Ascent Solar Technologies, Inc. is a publicly traded photovoltaic (PV) company located in Thornton, Colorado. Its primary product is a flexible CIGS solar cell on a plastic substrate.

== Technology ==
Ascent Solar's thin-film solar modules are manufactured from CIGS cells using copper indium gallium (di)selenide semiconductor (CIGS), which has shown a 10.5% NREL efficiency in real-world conditions. What makes this proprietary technology unique, however, is its relative size, weight and flexibility: Ascent's CIGS panels currently allow for 85 watts/meter, and 48 watts/kg, thereby giving them the greatest power density and weight ratio among available flexible photovoltaic products by a significant margin. This allows for the efficient use of solar power in a range of new contexts, in which size or weight restrictions have previously rendered solar power impracticable, such as cell phones, airplanes, unmanned vehicles, consumer electronics, railways, space programs, and off-grid applications. This developing technology was selected as one of the "100 Most Innovative Technologies for 2010" by R&D Magazine, and as one of the "50 Best Inventions of 2011" by Time magazine.

== Market history ==
Ascent Solar entered the manufacturing stage for its products in 2013, in part by teaming up with a range of other companies like TFG Radiant (for integrating these materials into a range of building and construction materials), Foxconn (for a "pilot project" at the Zhengzhou factory, which was then manufacturing the iPhone 5), and Bye Aerospace (for solar-powered unmanned aircraft).

=== Consumer products ===
In June 2012 Ascent Solar launched the EnerPlex consumer brand and their first product, a solar power enabled phone case for iPhone 4. In October 2013 the company expanded beyond phone chargers and introduced the Packr solar enabled backpack.

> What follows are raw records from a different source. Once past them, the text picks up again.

## src/logic/ccsp_regs.vh

```
// Constants for the codec control and serial port block
`ifndef CCSP_REGS_VH
`define CCSP_REGS_VH
// Device address on the three-wire port (arbitrary value)
`define CCSP_OWN_ADDR 6'h2A
// Transfer types, address byte bits 1:0
`define CCSP_TYPE_DATA 2'h0
`define CCSP_TYPE_STATUS 2'h2
// Register selectors, data byte bits 7:6
`define CCSP_SEL_ATTEN 2'h0
`define CCSP_SEL_BOOST 2'h1
`define CCSP_SEL_EMPH 2'h2
`define CCSP_SEL_POWER 2'h3
// Reset values of the write-only registers
`define CCSP_CFG_RST 6'h00
`define CCSP_ATTEN_RST 6'h00
`define CCSP_BOOST_RST 6'h00
`define CCSP_EMPH_RST 6'h00
`define CCSP_POWER_RST 6'h03
// Mode select codes {ctrl_sel_b, ctrl_sel_a}
`define CCSP_MODE_SERIAL 2'h0
`define CCSP_MODE_TEST 2'h1
`define CCSP_MODE_STATIC 2'h3
// Three-level pin codes
`define CCSP_LVL_LOW 2'h0
`define CCSP_LVL_MID 2'h1
`define CCSP_LVL_HIGH 2'h2
// Sample periods and bits per port byte
`define CCSP_MUTE_FS_OFF 1024
`define CCSP_MUTE_FS_ON 12288
`define CCSP_OVL_FS 512
`define CCSP_BITS_PER_BYTE 8
`endif

```

## src/logic/ccsp_sync.v

```verilog
// Two-flop synchroniser for a group of asynchronous inputs
`timescale 1ns/1ps
`default_nettype none
module ccsp_sync #(
  parameter W = 1
) (
  input wire clk_i,
  input wire rst_i,
  input wire [W-1:0] d_i,
  output reg [W-1:0] q_o
);
  reg [W-1:0] meta_reg;

  // First stage feeds only the second stage
  always @(posedge clk_i) begin
    if (rst_i) begin
      meta_reg <= {W{1'b0}};
      q_o <= {W{1'b0}};
    end else begin
      meta_reg <= d_i;
      q_o <= meta_reg;
    end
  end
endmodule
`default_nettype wire

```

## src/logic/ccsp_top.v

```verilog
// Codec control: mode pins, static decode, three-wire port, output hold
// Function
// - Hold ADC serial output low 1024 or 12288 samples after start.
// - Both select pins high give static mode; b low, a high test.
// - Both select pins low give serial control; pins become port pins.
// - Static mode: clock ratio pin low 256x, high 384x.
// - Static mode: emphasis pin low none, mid 44.1k, high mute.
// - Static mode: format pins 00 MSB, 01 I2S, 10 LSB20, 11 LSB16.
// - Static mode: gain pin low power-down, mid 6 dB, high 0 dB.
// - Serial mode: overload flag high 512 samples, retriggered.
// - Serial mode: gain pin low 0 dB, high 6 dB.
// - Bytes arrive least significant bit first; address or data phase.
// - Address bits 7:2 compared with own six-bit address.
// - Address bits 1:0: 00 data, 10 status, others unused.
// - Selection kept until next address; mismatch deselects.
// - Data committed after eighth bit; several bytes allowed.
// - Data bits 7:6 pick register, bits 5:0 its value.
// - Status 00: ratio bits 5:4, format 3:1, offset enable 0.
// - Data selectors: attenuation, boost, emphasis/mute/curve, power.
// - Ratio field 00 512x, 01 384x, 10 256x, 11 unused.
// - Format field decodes I2S, LSB and MSB variants.
// - Offset enable clear disables, set enables high-pass filter.
// - Attenuation 1 dB steps, codes 0,1 are 0 dB, top two silent.
// - Emphasis field 00 none, 01 32k, 10 44.1k, 11 48k.
// - Curve field 00 flat, 01/10 minimum, 11 maximum.
// - Power field upper bit ADC on, lower bit DAC on.
`timescale 1ns/1ps
`default_nettype none
`include "ccsp_regs.vh"
module ccsp_top (
  input wire clk_i,
  input wire rst_i,
  input wire ctrl_sel_a_i,
  input wire ctrl_sel_b_i,
  input wire clk_ratio_pin_or_shift_clock_i,
  input wire [1:0] emph_mute_pin_or_phase_line_i,
  input wire [1:0] gain_pwr_pin_or_serial_line_i,
  input wire fmt_sel_b_or_gain_pin_i,
  input wire fmt_sel_a_i,
  input wire sample_tick_i,
  input wire overload_det_i,
  input wire adc_filter_valid_i,
  input wire adc_data_i,
  output reg fmt_sel_a_or_overload_flag_o,
  output reg adc_serial_out_o,
  output reg [1:0] mode_o,
  output reg [1:0] sysclk_ratio_sel_o,
  output reg [2:0] fmt_o,
  output reg offset_block_en_o,
  output reg [5:0] atten_level_o,
  output reg [3:0] low_boost_level_o,
  output reg [1:0] high_boost_level_o,
  output reg [1:0] emph_sel_o,
  output reg silence_en_o,
  output reg [1:0] curve_o,
  output reg [1:0] converter_power_sel_o,
  output reg gain_6db_o
);
  // Synchronised pins: {shift clk, phase, serial, fmt_b/gain, fmt a, sel a, sel b}
  wire [8:0] pin_s;
  ccsp_sync #(.W(9)) u_sync (
    .clk_i(clk_i),
    .rst_i(rst_i),
    .d_i({clk_ratio_pin_or_shift_clock_i, emph_mute_pin_or_phase_line_i,
          gain_pwr_pin_or_serial_line_i, fmt_sel_b_or_gain_pin_i,
          fmt_sel_a_i, ctrl_sel_a_i, ctrl_sel_b_i}),
    .q_o(pin_s)
  );
  wire sclk_s = pin_s[8];
  wire [1:0] emph_lvl_s = pin_s[7:6];
  wire [1:0] gain_lvl_s = pin_s[5:4];
  wire phase_s = pin_s[7];
  wire sdata_s = pin_s[5];
  wire fmt_b_s = pin_s[3];
  wire fmt_a_s = pin_s[2];
  wire [1:0] mode_s = {pin_s[0], pin_s[1]};

  // Serial decoded fields, held across mode changes
  reg [5:0] cfg_reg;
  reg [5:0] atten_reg;
  reg [5:0] boost_reg;
  reg [5:0] emph_reg;
  reg [5:0] power_reg;
  reg [7:0] shift_reg;
  reg [2:0] bit_cnt_reg;
  reg sclk_d_reg;
  reg phase_d_reg;
  reg selected_reg;
  reg [1:0] xfer_type_reg;
  reg [13:0] hold_cnt_reg;
  reg [9:0] ovl_cnt_reg;
  reg pwr_adc_d_reg;

  // Three-level pin: 00 low, 01 mid, 1x high
  function [1:0] lvl3;
    input [1:0] p;
    begin
      if (p[1])
        lvl3 = `CCSP_LVL_HIGH;
      else if (p[0])
        lvl3 = `CCSP_LVL_MID;
      else
        lvl3 = `CCSP_LVL_LOW;
    end
  endfunction

  // Pins are not valid until both synchroniser stages have loaded;
  // without this the reset zeros read as serial mode for two cycles
  reg [1:0] settle_reg;
  wire pins_ok = settle_reg[1];
  always @(posedge clk_i) begin
    if (rst_i)
      settle_reg <= 2'h0;
    else if (!pins_ok)
      settle_reg <= settle_reg + 2'h1;
  end

  wire serial_mode = pins_ok && (mode_s == `CCSP_MODE_SERIAL);
  wire sclk_rise = sclk_s & ~sclk_d_reg;
  wire [7:0] byte_next = {sdata_s, shift_reg[7:1]};
  wire byte_done = sclk_rise && (bit_cnt_reg == 3'h7);

  // Three-wire port receiver; phase edge restarts byte framing
  always @(posedge clk_i) begin
    if (rst_i) begin
      sclk_d_reg <= 1'b0;
      phase_d_reg <= 1'b0;
      shift_reg <= 8'h00;
      bit_cnt_reg <= 3'h0;
      selected_reg <= 1'b0;
      xfer_type_reg <= `CCSP_TYPE_DATA;
      cfg_reg <= `CCSP_CFG_RST;
      atten_reg <= `CCSP_ATTEN_RST;
      boost_reg <= `CCSP_BOOST_RST;
      emph_reg <= `CCSP_EMPH_RST;
      power_reg <= `CCSP_POWER_RST;
    end else begin
      sclk_d_reg <= sclk_s;
      phase_d_reg <= phase_s;
      if (!serial_mode || phase_s != phase_d_reg) begin
        bit_cnt_reg <= 3'h0;
      end else if (sclk_rise) begin
        shift_reg <= byte_next; // LSB first
        bit_cnt_reg <= bit_cnt_reg + 3'h1;
        if (byte_done && !phase_s) begin
          // Address phase byte
          selected_reg <= (byte_next[7:2] == `CCSP_OWN_ADDR);
          xfer_type_reg <= byte_next[1:0];
        end else if (byte_done && selected_reg) begin
          // Data phase commit after eighth bit
          if (xfer_type_reg == `CCSP_TYPE_STATUS) begin
            if (byte_next[7:6] == 2'h0)
              cfg_reg <= byte_next[5:0];
          end else if (xfer_type_reg == `CCSP_TYPE_DATA) begin
            case (byte_next[7:6])
              `CCSP_SEL_ATTEN: atten_reg <= byte_next[5:0];
              `CCSP_SEL_BOOST: boost_reg <= byte_next[5:0];
              `CCSP_SEL_EMPH: emph_reg <= byte_next[5:0];
              default: power_reg <= byte_next[5:0];
            endcase
          end
        end
      end
    end
  end

  // Codes that the static pins map onto, in the serial field encodings
  localparam [1:0] RATIO_384 = 2'h1;
  localparam [1:0] RATIO_256 = 2'h2;
  localparam [2:0] FMT_I2S = 3'h0;
  localparam [2:0] FMT_MSB = 3'h4;
  localparam [2:0] FMT_LSB16_MSB_OUT = 3'h5;
  localparam [2:0] FMT_LSB20_MSB_OUT = 3'h7;
  localparam [1:0] EMPH_44K1 = 2'h2;
  localparam [1:0] PWR_DAC_ONLY = 2'h1;
  localparam [1:0] PWR_BOTH = 2'h3;

  // Effective settings from static pins or serial registers
  // Reset values stand until the synchronised pins are valid
  always @(posedge clk_i) begin
    if (rst_i || !pins_ok) begin
      mode_o <= `CCSP_MODE_STATIC;
      sysclk_ratio_sel_o <= 2'h2;
      fmt_o <= 3'h4;
      offset_block_en_o <= 1'b0;
      atten_level_o <= 6'h00;
      low_boost_level_o <= 4'h0;
      high_boost_level_o <= 2'h0;
      emph_sel_o <= 2'h0;
      silence_en_o <= 1'b0;
      curve_o <= 2'h0;
      converter_power_sel_o <= 2'h3;
      gain_6db_o <= 1'b0;
    end else begin
      mode_o <= mode_s;
      if (serial_mode) begin
        sysclk_ratio_sel_o <= cfg_reg[5:4];
        fmt_o <= cfg_reg[3:1];
        offset_block_en_o <= cfg_reg[0];
        atten_level_o <= atten_reg;
        low_boost_level_o <= boost_reg[5:2];
        high_boost_level_o <= boost_reg[1:0];
        emph_sel_o <= emph_reg[4:3];
        silence_en_o <= emph_reg[2];
        curve_o <= emph_reg[1:0];
        converter_power_sel_o <= power_reg[1:0];
        gain_6db_o <= fmt_b_s;
      end else begin
        // Static mode; test mode reuses the static decode
        sysclk_ratio_sel_o <= pin_s[8] ? RATIO_384 : RATIO_256;
        case ({fmt_a_s, fmt_b_s})
          2'h0: fmt_o <= FMT_MSB;
          2'h1: fmt_o <= FMT_I2S;
          2'h2: fmt_o <= FMT_LSB20_MSB_OUT;
          default: fmt_o <= FMT_LSB16_MSB_OUT;
        endcase
        offset_block_en_o <= 1'b0;
        atten_level_o <= 6'h00;
        low_boost_level_o <= 4'h0;
        high_boost_level_o <= 2'h0;
        curve_o <= 2'h0;
        emph_sel_o <= (lvl3(emph_lvl_s) == `CCSP_LVL_MID) ?
                      EMPH_44K1 : 2'h0;
        silence_en_o <= (lvl3(emph_lvl_s) == `CCSP_LVL_HIGH);
        converter_power_sel_o <= (lvl3(gain_lvl_s) == `CCSP_LVL_LOW) ?
                                 PWR_DAC_ONLY : PWR_BOTH;
        gain_6db_o <= (lvl3(gain_lvl_s) == `CCSP_LVL_MID);
      end
    end
  end

  // Output hold after ADC power-up; restarts on each power-on edge
  wire adc_on = converter_power_sel_o[1];
  wire [13:0] hold_len = offset_block_en_o ?
                         14'd`CCSP_MUTE_FS_ON : 14'd`CCSP_MUTE_FS_OFF;
  always @(posedge clk_i) begin
    if (rst_i) begin
      pwr_adc_d_reg <= 1'b0;
      hold_cnt_reg <= 14'h0000;
      adc_serial_out_o <= 1'b0;
    end else begin
      pwr_adc_d_reg <= adc_on;
      if (!adc_on || (adc_on && !pwr_adc_d_reg))
        hold_cnt_reg <= 14'h0000;
      else if (sample_tick_i && hold_cnt_reg < hold_len)
        hold_cnt_reg <= hold_cnt_reg + 14'h0001;
      adc_serial_out_o <= (hold_cnt_reg >= hold_len) && adc_on &&
                          adc_filter_valid_i && adc_data_i;
    end
  end

  // Overload flag retriggerable hold; cleared outside serial mode
  always @(posedge clk_i) begin
    if (rst_i) begin
      ovl_cnt_reg <= 10'h000;
      fmt_sel_a_or_overload_flag_o <= 1'b0;
    end else begin
      if (!serial_mode)
        ovl_cnt_reg <= 10'h000; // Old overloads must not leak into serial
      else if (overload_det_i)
        ovl_cnt_reg <= 10'd`CCSP_OVL_FS;
      else if (sample_tick_i && ovl_cnt_reg != 10'h000)
        ovl_cnt_reg <= ovl_cnt_reg - 10'h001;
      fmt_sel_a_or_overload_flag_o <= serial_mode &&
        (overload_det_i || ovl_cnt_reg != 10'h000);
    end
  end
endmodule
`default_nettype wire

```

In October 2016 the Association of Marketing & Communication Professionals (AMCP) recognized the EnerPlex brand with 3 MARCOM awards for excellence in retail marketing.

On February 27, 2017, Ascent Solar announced that it had sold the EnerPlex brand and all related non-solar intellectual property rights to Hong Kong–based Sun Pleasure Co. Ltd in order to "focus on its core strength in the high-value specialty PV market".

== Corporate history ==
Ascent Solar was founded in 2005 by ITN Energy Systems, a company engaged in commercializing emerging energy technologies through spin-offs and joint ventures. During the first few years of operation, its primary focus was developing CIGS thin-film technology and efficient methods of manufacturing it.

On July 18, 2006, Ascent completed its IPO, releasing 3,000,000 shares at $5.50 per share. In June 2007, Norsk Hydro ASA, a Norwegian based supplier of aluminum products, entered into a deal with Ascent whereby it purchased 23% of Ascent shares with the option to increase that stake to up to 35%, which it did on October 7, 2008. On September 22, 2008, Ascent's then CEO, Matthew Foster, stepped down from his position. His reason for doing so was cited as an agreement between him and the company as the company changed from research-driven to production-driven. He will remain with Ascent as a consultant for an additional year after his retirement date. On March 11, 2009, Ascent Solar commenced regular production at their facility in Colorado. The company began with a one-shift production schedule. In September 2022, the company announced Jeffery Max as new CEO

In April 2023, Ascent announced they will be acquiring Flisom AG, a developer of lightweight flexible thin film solar modules based in Zurich, Switzerland.